What follows belongs to an exercise in optimizing a design on an open flow for small area; a production flow would make more cautious choices. Only simulation tests tie the RTL to the original design; equivalence was not proved.

== red ==
==> flow/design.v <==
module gray_window_3x3 #(
  parameter int unsigned WIDTH  = 100,
  parameter int unsigned HEIGHT = 100
) (
  input  logic                      clk,
  input  logic                      rst_n,
  input  logic                      pix_valid,
  input  logic [7:0]                pix_in,
  input  logic                      sof,
  output logic                      win_valid,
  output logic [71:0]               win,
  output logic [$clog2(WIDTH)-1:0]  win_x,
  output logic [$clog2(HEIGHT)-1:0] win_y,
  output logic                      frame_done
);
  localparam int unsigned XW  = $clog2(WIDTH);
  localparam int unsigned YW  = $clog2(HEIGHT);
  localparam int unsigned LEN = 2 * WIDTH + 3;
  logic [XW-1:0] xm1_q;
  logic [YW-1:0] ym1_q;
  logic          acc_q;    
  logic x_last, y_last;
  assign x_last = xm1_q[6] & xm1_q[5] & xm1_q[1] & ~xm1_q[0];
  assign y_last = ym1_q[6] & ym1_q[5] & ym1_q[1] & ~ym1_q[0];
  logic x_neg, y_neg;
  assign x_neg = xm1_q[6] & xm1_q[5] & xm1_q[4];
  assign y_neg = ym1_q[6] & ym1_q[5] & ym1_q[4];
  logic restart_q;
  logic start;
  assign start = sof || restart_q;
  always_ff @(posedge clk or negedge rst_n) begin
    if (!rst_n) begin
      restart_q <= 1'b1;
      acc_q     <= 1'b0;
    end else begin
      acc_q <= pix_valid;
      if (pix_valid) restart_q <= 1'b0;
    end
  end
  always_ff @(posedge clk) begin
    if (pix_valid) begin
      xm1_q <= (start || x_last) ? '1 : xm1_q + XW'(1);
      if (start || (x_last && y_last)) ym1_q <= '1;
      else if (x_last)                 ym1_q <= ym1_q + YW'(1);
    end
  end
  logic [7:0] chain [LEN];
  always_ff @(posedge clk) begin
    if (pix_valid) begin
      chain[0] <= pix_in;
      for (int i = 1; i < LEN; i++) chain[i] <= chain[i-1];
    end
  end
  for (genvar r = 0; r < 3; r++) begin : g_row
    for (genvar c = 0; c < 3; c++) begin : g_col
      assign win[8*(3*r+c) +: 8] = chain[(2-r)*WIDTH + (2-c)];
    end
  end
  assign win_x      = xm1_q;
  assign win_y      = ym1_q;
  assign win_valid  = acc_q && !x_neg && (xm1_q != '0) && !y_neg && (ym1_q != '0);
  assign frame_done = acc_q && x_last && y_last;
endmodule
Settings: LEC_CHECK=0, CAP_MARGIN=20, CORE_MARGIN=2, CORE_UTILIZATION=75, SLEW_MARGIN=20; clock period 10.0 ns.
standard.sh (not shown) runs the stock make flow with config.mk's settings and CLKGATE_MAP_FILE= SYNTH_SCRIPT=/design/flow/synth_recipe.tcl, a recipe that flattens the netlist after the stock synthesis.
==> flow/flow/run.sh <==
#!/bin/bash
# Standard layout, with a lighter clock tree (no dummy loads, one buffer
# type, larger sink clusters) and the smallest buffer on each port.
set -euo pipefail
export CTS_ARGS="-sink_clustering_enable -repair_clock_nets -dont_use_dummy_load -buf_list sky130_fd_sc_hd__clkbuf_8 -sink_clustering_size 20 -sink_clustering_max_diameter 80"
export BUFFER_PORTS_ARGS="-buffer_cell sky130_fd_sc_hd__buf_1"
bash standard.sh > standard_flow.log 2>&1
red did not finish; the tool stopped in detailed placement with error DPL-0033.
--- input diff red..blue ---
diff --git a/flow/design.v b/flow/design.v
--- a/flow/design.v
+++ b/flow/design.v
@@ -25,23 +25,18 @@
   logic x_neg, y_neg;
   assign x_neg = xm1_q[6] & xm1_q[5] & xm1_q[4];
   assign y_neg = ym1_q[6] & ym1_q[5] & ym1_q[4];
-  logic restart_q;
-  logic start;
-  assign start = sof || restart_q;
   always_ff @(posedge clk or negedge rst_n) begin
     if (!rst_n) begin
-      restart_q <= 1'b1;
-      acc_q     <= 1'b0;
+      xm1_q <= XW'(WIDTH - 2);
+      ym1_q <= YW'(HEIGHT - 2);
+      acc_q <= 1'b0;
     end else begin
       acc_q <= pix_valid;
-      if (pix_valid) restart_q <= 1'b0;
-    end
-  end
-  always_ff @(posedge clk) begin
-    if (pix_valid) begin
-      xm1_q <= (start || x_last) ? '1 : xm1_q + XW'(1);
-      if (start || (x_last && y_last)) ym1_q <= '1;
-      else if (x_last)                 ym1_q <= ym1_q + YW'(1);
+      if (pix_valid) begin
+        xm1_q <= (sof || x_last) ? '1 : xm1_q + XW'(1);
+        if (sof || (x_last && y_last)) ym1_q <= '1;
+        else if (x_last)               ym1_q <= ym1_q + YW'(1);
+      end
     end
   end
   logic [7:0] chain [LEN];
==> comparison <==
- The sole clean run among blue and red is blue.
- Summary: with red as the reference, count of flip-flops with a built-in enable after synthesis in blue moved down slightly.
- Changes observed in blue relative to red: final weighted congestion of routability-driven global placement has increased; synthesized cell count has increased; total of flip-flops plus latches after synthesis has remained practically unchanged; cell area after technology mapping has remained practically unchanged; synthesized area per cell has decreased.

==> re-timing with driven ports <==
No port has a modelled driver above. Below, the same layout with a new extraction and two added sets of constraints. Step 1 sets driving cells, clkbuf_16 on the clock port and buf_2 on the other inputs (assumed; they add their load-dependent delay and slew). Step 2 times the ports against the registers' clock, not the clock port: input delays grow and output delays shrink by t, the midpoint of the rising clock arrivals with the driver on. Three values: ideal, step 1, step 2; two values: the first two.
run: blue
t (ns): 0.736
setup WS [ns]: 5.936 / 5.880 / 5.677
slew at the worst register clock pin (ns): 0.12 / 0.12
worst data-port slew with drivers (ns): 0.04
After both steps blue still meets setup and hold. For blue, drivers alone change the setup slack by -0.056 ns; drivers and shift together by -0.259 ns.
* * * *
:: Exercise instructions ::
Would you reproduce the full listing shown above, word for word?

:: Task answer ::
What follows belongs to an exercise in optimizing a design on an open flow for small area; a production flow would make more cautious choices. Only simulation tests tie the RTL to the original design; equivalence was not proved.

== red ==
==> flow/design.v <==
module gray_window_3x3 #(
  parameter int unsigned WIDTH  = 100,
  parameter int unsigned HEIGHT = 100
) (
  input  logic                      clk,
  input  logic                      rst_n,
  input  logic                      pix_valid,
  input  logic [7:0]                pix_in,
  input  logic                      sof,
  output logic                      win_valid,
  output logic [71:0]               win,
  output logic [$clog2(WIDTH)-1:0]  win_x,
  output logic [$clog2(HEIGHT)-1:0] win_y,
  output logic                      frame_done
);
  localparam int unsigned XW  = $clog2(WIDTH);
  localparam int unsigned YW  = $clog2(HEIGHT);
  localparam int unsigned LEN = 2 * WIDTH + 3;
  logic [XW-1:0] xm1_q;
  logic [YW-1:0] ym1_q;
  logic          acc_q;    
  logic x_last, y_last;
  assign x_last = xm1_q[6] & xm1_q[5] & xm1_q[1] & ~xm1_q[0];
  assign y_last = ym1_q[6] & ym1_q[5] & ym1_q[1] & ~ym1_q[0];
  logic x_neg, y_neg;
  assign x_neg = xm1_q[6] & xm1_q[5] & xm1_q[4];
  assign y_neg = ym1_q[6] & ym1_q[5] & ym1_q[4];
  logic restart_q;
  logic start;
  assign start = sof || restart_q;
  always_ff @(posedge clk or negedge rst_n) begin
    if (!rst_n) begin
      restart_q <= 1'b1;
      acc_q     <= 1'b0;
    end else begin
      acc_q <= pix_valid;
      if (pix_valid) restart_q <= 1'b0;
    end
  end
  always_ff @(posedge clk) begin
    if (pix_valid) begin
      xm1_q <= (start || x_last) ? '1 : xm1_q + XW'(1);
      if (start || (x_last && y_last)) ym1_q <= '1;
      else if (x_last)                 ym1_q <= ym1_q + YW'(1);
    end
  end
  logic [7:0] chain [LEN];
  always_ff @(posedge clk) begin
    if (pix_valid) begin
      chain[0] <= pix_in;
      for (int i = 1; i < LEN; i++) chain[i] <= chain[i-1];
    end
  end
  for (genvar r = 0; r < 3; r++) begin : g_row
    for (genvar c = 0; c < 3; c++) begin : g_col
      assign win[8*(3*r+c) +: 8] = chain[(2-r)*WIDTH + (2-c)];
    end
  end
  assign win_x      = xm1_q;
  assign win_y      = ym1_q;
  assign win_valid  = acc_q && !x_neg && (xm1_q != '0) && !y_neg && (ym1_q != '0);
  assign frame_done = acc_q && x_last && y_last;
endmodule
Settings: LEC_CHECK=0, CAP_MARGIN=20, CORE_MARGIN=2, CORE_UTILIZATION=75, SLEW_MARGIN=20; clock period 10.0 ns.
standard.sh (not shown) runs the stock make flow with config.mk's settings and CLKGATE_MAP_FILE= SYNTH_SCRIPT=/design/flow/synth_recipe.tcl, a recipe that flattens the netlist after the stock synthesis.
==> flow/flow/run.sh <==
#!/bin/bash
# Standard layout, with a lighter clock tree (no dummy loads, one buffer
# type, larger sink clusters) and the smallest buffer on each port.
set -euo pipefail
export CTS_ARGS="-sink_clustering_enable -repair_clock_nets -dont_use_dummy_load -buf_list sky130_fd_sc_hd__clkbuf_8 -sink_clustering_size 20 -sink_clustering_max_diameter 80"
export BUFFER_PORTS_ARGS="-buffer_cell sky130_fd_sc_hd__buf_1"
bash standard.sh > standard_flow.log 2>&1
red did not finish; the tool stopped in detailed placement with error DPL-0033.
--- input diff red..blue ---
diff --git a/flow/design.v b/flow/design.v
--- a/flow/design.v
+++ b/flow/design.v
@@ -25,23 +25,18 @@
   logic x_neg, y_neg;
   assign x_neg = xm1_q[6] & xm1_q[5] & xm1_q[4];
   assign y_neg = ym1_q[6] & ym1_q[5] & ym1_q[4];
-  logic restart_q;
-  logic start;
-  assign start = sof || restart_q;
   always_ff @(posedge clk or negedge rst_n) begin
     if (!rst_n) begin
-      restart_q <= 1'b1;
-      acc_q     <= 1'b0;
+      xm1_q <= XW'(WIDTH - 2);
+      ym1_q <= YW'(HEIGHT - 2);
+      acc_q <= 1'b0;
     end else begin
       acc_q <= pix_valid;
-      if (pix_valid) restart_q <= 1'b0;
-    end
-  end
-  always_ff @(posedge clk) begin
-    if (pix_valid) begin
-      xm1_q <= (start || x_last) ? '1 : xm1_q + XW'(1);
-      if (start || (x_last && y_last)) ym1_q <= '1;
-      else if (x_last)                 ym1_q <= ym1_q + YW'(1);
+      if (pix_valid) begin
+        xm1_q <= (sof || x_last) ? '1 : xm1_q + XW'(1);
+        if (sof || (x_last && y_last)) ym1_q <= '1;
+        else if (x_last)               ym1_q <= ym1_q + YW'(1);
+      end
     end
   end
   logic [7:0] chain [LEN];
==> comparison <==
- The sole clean run among blue and red is blue.
- Summary: with red as the reference, count of flip-flops with a built-in enable after synthesis in blue moved down slightly.
- Changes observed in blue relative to red: final weighted congestion of routability-driven global placement has increased; synthesized cell count has increased; total of flip-flops plus latches after synthesis has remained practically unchanged; cell area after technology mapping has remained practically unchanged; synthesized area per cell has decreased.

==> re-timing with driven ports <==
No port has a modelled driver above. Below, the same layout with a new extraction and two added sets of constraints. Step 1 sets driving cells, clkbuf_16 on the clock port and buf_2 on the other inputs (assumed; they add their load-dependent delay and slew). Step 2 times the ports against the registers' clock, not the clock port: input delays grow and output delays shrink by t, the midpoint of the rising clock arrivals with the driver on. Three values: ideal, step 1, step 2; two values: the first two.
run: blue
t (ns): 0.736
setup WS [ns]: 5.936 / 5.880 / 5.677
slew at the worst register clock pin (ns): 0.12 / 0.12
worst data-port slew with drivers (ns): 0.04
After both steps blue still meets setup and hold. For blue, drivers alone change the setup slack by -0.056 ns; drivers and shift together by -0.259 ns.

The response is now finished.